We have much to receive and much to give from communicating with, working with, stimulating and sustaining each other. We are invited to do so in many different ways.
HHe drew a circle that shut me out,
Heretic, rebel, a thing to flout.
But love and I had the wit to win,
We drew a circle that took him in.Edwin Markham
I expect to pass through life but once.
If, therefore, there be any kindness can show, or any good thing can do to any fellow being, let me do it now, as I shall not pass this way again.
William Penn
But let us be very careful not to fall into dogmatism, institutionalization, ranking of student-readers, or any other form of power game.
The invisible brotherhood of sons and daughters of God is tightly knitted but the celestial weavers are much more far-seeing than any human being. What we are asked to do is to submit to God’s will, not to substitute our will to His or to our brothers and sisters. What do we really know of the needs or the good of our brothers and sisters? Would we have the nerve to direct them or otherwise tell them how to run their relation with God? Let us simply be attractive, inspiring, never directive.

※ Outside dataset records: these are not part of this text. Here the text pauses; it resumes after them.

**config.mk**
```make
export PLATFORM = sky130hd
export DESIGN_NAME = mem_port_arbiter
export DESIGN_NICKNAME = d
export VERILOG_FILES = /design/src/rtl/arb_pkg.sv /design/src/rtl/mux_n.sv /design/src/rtl/rr_pick.sv /design/src/rtl/mem_port_arbiter.sv
export SDC_FILE = /design/constraint.sdc
export NUM_CORES = 1
export LEC_CHECK = 0
export ABC_CLOCK_PERIOD_IN_PS = 1350
export BUFFER_PORTS_ARGS = -buffer_cell sky130_fd_sc_hd__buf_2
export CELL_PAD_IN_SITES_DETAIL_PLACEMENT = 2
export CELL_PAD_IN_SITES_GLOBAL_PLACEMENT = 2
export CORE_MARGIN = 3
export CORE_UTILIZATION = 18
export DETAILED_ROUTE_END_ITERATION = 7
export PLACE_DENSITY = 0.89
export RECOVER_POWER = 25
export SETUP_SLACK_MARGIN = 0.2
export SKIP_LAST_GASP = 1
export SYNTH_ARGS = -nofsm -noshare
export SYNTH_HDL_FRONTEND = slang
export SYNTH_SLANG_ARGS = --single-unit
```
**constraint.sdc**
```tcl
create_clock -name clk -period 1.35 [get_ports clk]
set_input_delay 0.0675 -clock clk [delete_from_list [all_inputs] [get_ports clk]]
set_output_delay 0.0675 -clock clk [all_outputs]
set_load 0.05 [all_outputs]
```
--- src/rtl/multiply_seq.sv ---
// Iterative radix-2 shift-add multiplier: one product per accepted start, result held until the next.
// Optional build macro MUL_EARLY_TERM_EN stops iterating once no multiplier bits remain set.
module multiply_seq #(
  parameter int WIDTH = 32
) (
  input  logic                 clk,
  input  logic                 rst_n,
  input  logic                 start,
  input  logic [WIDTH-1:0]     multiplicand,
  input  logic [WIDTH-1:0]     multiplier,
  input  logic                 sign,
  output logic [2*WIDTH-1:0]   Product,
  output logic                 ready
);

  localparam int CNT_W = $clog2(WIDTH + 1);

  localparam logic [1:0] S_IDLE = 2'd0;
  localparam logic [1:0] S_RUN  = 2'd1;
  localparam logic [1:0] S_FIX  = 2'd2;

  logic [1:0]           state;
  logic [WIDTH-1:0]     mcand;
  logic [WIDTH-1:0]     mb;
  logic [2*WIDTH-1:0]   acc;
  logic [CNT_W-1:0]     cnt;
  logic                 neg;

  logic [WIDTH-1:0]     addend;
  logic [WIDTH:0]       sum;
  logic [2*WIDTH-1:0]   acc_sh;
  logic [2*WIDTH-1:0]   acc_step;
  logic                 last;

  // Magnitude of a two's-complement operand; the most-negative value maps to 2^(WIDTH-1) unsigned.
  function automatic logic [WIDTH-1:0] abs_op(input logic [WIDTH-1:0] v, input logic s);
    logic signed [WIDTH-1:0] sv;
    sv = v;
    return (s && (sv < 0)) ? (~v + WIDTH'(1)) : v;
  endfunction

  function automatic logic [2*WIDTH-1:0] apply_sign(input logic [2*WIDTH-1:0] p, input logic n);
    return n ? (~p + (2*WIDTH)'(1)) : p;
  endfunction

  assign addend = mb[0] ? mcand : '0;
  assign sum    = {1'b0, acc[2*WIDTH-1:WIDTH]} + {1'b0, addend};
  assign acc_sh = {sum, acc[WIDTH-1:1]};

`ifdef MUL_EARLY_TERM_EN
  // Once the multiplier has no set bits left, the remaining iterations are pure right shifts.
  assign last     = (cnt == CNT_W'(1)) || (mb[WIDTH-1:1] == '0);
  assign acc_step = acc_sh >> (cnt - CNT_W'(1));
`else
  assign last     = (cnt == CNT_W'(1));
  assign acc_step = acc_sh;
`endif

  assign ready = (state == S_IDLE);

  always_ff @(posedge clk or negedge rst_n) begin
    if (!rst_n) begin
      state   <= S_IDLE;
      mcand   <= '0;
      mb      <= '0;
      acc     <= '0;
      cnt     <= '0;
      neg     <= 1'b0;
      Product <= '0;
    end else begin
      case (state)
        S_IDLE: begin
          if (start) begin
            mcand <= abs_op(multiplicand, sign);
            mb    <= abs_op(multiplier, sign);
            neg   <= sign & (multiplicand[WIDTH-1] ^ multiplier[WIDTH-1]);
            acc   <= '0;
            cnt   <= CNT_W'(WIDTH);
            state <= S_RUN;
          end
        end
        // iteration stage: conditional add into the upper half, then shift right
        S_RUN: begin
          acc <= acc_step;
          mb  <= mb >> 1;
          cnt <= cnt - CNT_W'(1);
          if (last) state <= S_FIX;
        end
        // result stage: restore sign and publish
        S_FIX: begin
          Product <= apply_sign(acc, neg);
          state   <= S_IDLE;
        end
        default: state <= S_IDLE;
      endcase
    end
  end

endmodule
### src/rtl/tpu_pkg.sv
// tpu_pkg: shared sizing defaults and feeder state encoding for the TPU west-edge datapath
package tpu_pkg;
  localparam int DATA_SIZE_DEF = 8;
  localparam int MAC_WIDTH_DEF = 8;
  localparam int VCOUNT_W = 16;
  typedef enum logic [1:0] {IDLE, STREAM, DRAIN} feeder_state_e;
endpackage

### src/rtl/skew_delay_line.sv
// skew_delay_line: DEPTH-stage shift register with synchronous clear
module skew_delay_line #(
  parameter int DEPTH = 1,
  parameter int WIDTH = 9
) (
  input  logic             clock,
  input  logic             reset,
  input  logic [WIDTH-1:0] d,
  output logic [WIDTH-1:0] q
);
  logic [WIDTH-1:0] pipe_q [DEPTH];
  logic [WIDTH-1:0] pipe_d [DEPTH];
  always_comb begin
    pipe_d[0] = d;
    for (int i = 1; i < DEPTH; i++) pipe_d[i] = pipe_q[i-1];
  end
  always_ff @(posedge clock) begin
    for (int i = 0; i < DEPTH; i++) pipe_q[i] <= reset ? '0 : pipe_d[i];
  end
  assign q = pipe_q[DEPTH-1];
endmodule

### src/rtl/west_skew_feeder.sv
// west_skew_feeder: staggers activation vectors into a diagonal wavefront for the systolic array
module west_skew_feeder
  import tpu_pkg::*;
#(
  parameter int DATA_SIZE = DATA_SIZE_DEF,
  parameter int MAC_WIDTH = MAC_WIDTH_DEF
) (
  input  logic                           clock,
  input  logic                           reset,
  input  logic                           in_valid,
  output logic                           in_ready,
  input  logic [DATA_SIZE*MAC_WIDTH-1:0] in_vector,
  input  logic                           in_last,
  output logic [DATA_SIZE*MAC_WIDTH-1:0] data_west,
  output logic [MAC_WIDTH-1:0]           row_valid,
  output logic                           busy,
  output logic                           done,
  output logic [VCOUNT_W-1:0]            vector_count
);
  localparam int DC_W = $clog2(MAC_WIDTH);
  feeder_state_e       state_q, state_d;
  logic [DC_W-1:0]     drain_cnt_q, drain_cnt_d;
  logic [VCOUNT_W-1:0] vector_count_q, vector_count_d;
  logic                done_q, done_d;
  logic                beat;
  assign beat = in_valid && in_ready;
  always_ff @(posedge clock) begin
    if (reset) begin
      state_q        <= IDLE;
      drain_cnt_q    <= '0;
      vector_count_q <= '0;
      done_q         <= 1'b0;
    end else begin
      state_q        <= state_d;
      drain_cnt_q    <= drain_cnt_d;
      vector_count_q <= vector_count_d;
      done_q         <= done_d;
    end
  end
  always_comb begin
    state_d        = state_q;
    drain_cnt_d    = drain_cnt_q;
    vector_count_d = vector_count_q;
    done_d         = 1'b0;
    if (beat) begin
      vector_count_d = (state_q == IDLE) ? VCOUNT_W'(1) : vector_count_q + 1'b1;
      state_d        = in_last ? DRAIN : STREAM;
      drain_cnt_d    = DC_W'(MAC_WIDTH - 1);
    end
    if (state_q == DRAIN) begin
      done_d      = drain_cnt_q == DC_W'(1);
      state_d     = done_d ? IDLE : DRAIN;
      drain_cnt_d = drain_cnt_q - 1'b1;
    end
  end
  always_comb begin
    in_ready = state_q != DRAIN;
    busy     = state_q != IDLE;
  end
  assign done         = done_q;
  assign vector_count = vector_count_q;
  // Non-beat cycles push zero data with valid low so downstream partial sums stay neutral
  for (genvar r = 0; r < MAC_WIDTH; r++) begin : g_row
    logic [DATA_SIZE:0] lane;
    skew_delay_line #(.DEPTH(r + 1), .WIDTH(DATA_SIZE + 1)) u_dl (
      .clock (clock),
      .reset (reset),
      .d     ({beat, {DATA_SIZE{beat}} & in_vector[r*DATA_SIZE +: DATA_SIZE]}),
      .q     (lane)
    );
    assign row_valid[r]                        = lane[DATA_SIZE];
    assign data_west[r*DATA_SIZE +: DATA_SIZE] = lane[DATA_SIZE-1:0];
  end
endmodule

Should we not better use our energies for serving each other as we learn to serve all our fellow beings? We can benefit by co-operating with all types of other believers; not working at getting them organized but at growing together with them by generous and free giving, understanding, and love.
I have been in contact with readers of The Urantia Book, study groups, brotherhoods, fellowships, and so many other formations and institutions or pseudo-Urantia institutions for over twenty years. I have also developed personal relationships with numerous readers across the planet. My personal conclusion is that only intimate and personal relations have helped me to produce the fruits of the Spirit. They have not however produced these fruits—that is altogether something else.
Could we try to imagine what would have happened if each of Jesus’ eleven or twelve apostles, plus the evangelists and the prominent Greek and Alexandrian believers had all chosen to go individually, or two by two, each to spread to various lands to spread the essential and simple message of Jesus’ gospel, instead of the one made up by the church at Jerusalem or that of Rome? Furthermore, if this message of love had been truly shared by the very lives of these messengers, and exemplified by their doings to their descendants and associates, would it have been lost to the world because of lack of organization to distribute and/or promote the message? Are we of so little faith?
Whatever the answer, we are no longer at that point in time. To my knowledge, no specific apostles have been duly appointed, or should be, in order to spread this new good news. I would even distrust any individual or group who would tell me, “Truth is here, or there; listen to me, listen to us.”
As each of us makes himself available to freely do His will, to grow spiritually, and tries to do good as he passes by, without fuss and great noise, then do we become useful and will be sustained. I pray that we may all become transforming agents simply by the way we will honestly live as our daily tasks require us to do our work with much love and in a spirit of unselfish service. Let us not be worried about our usefulness in God’s plan. Spiritual economy surely provides for as little waste as possible. We will be used to the full extent of our spiritual capacities. We should then put our efforts into growing spiritually before all else.
It is, as I perceive things, to the very extent to which we accept and follow inner guidance that we best serve both our own growth as well as our brothers’ and sisters’ best benefit.
Let us help each other, let us relate; while we always remain humbly available. We need to be open and patient, very patient. A self-appointed apostle is usually a nuisance. Spiritual cross-fertilization always happens unconsciously.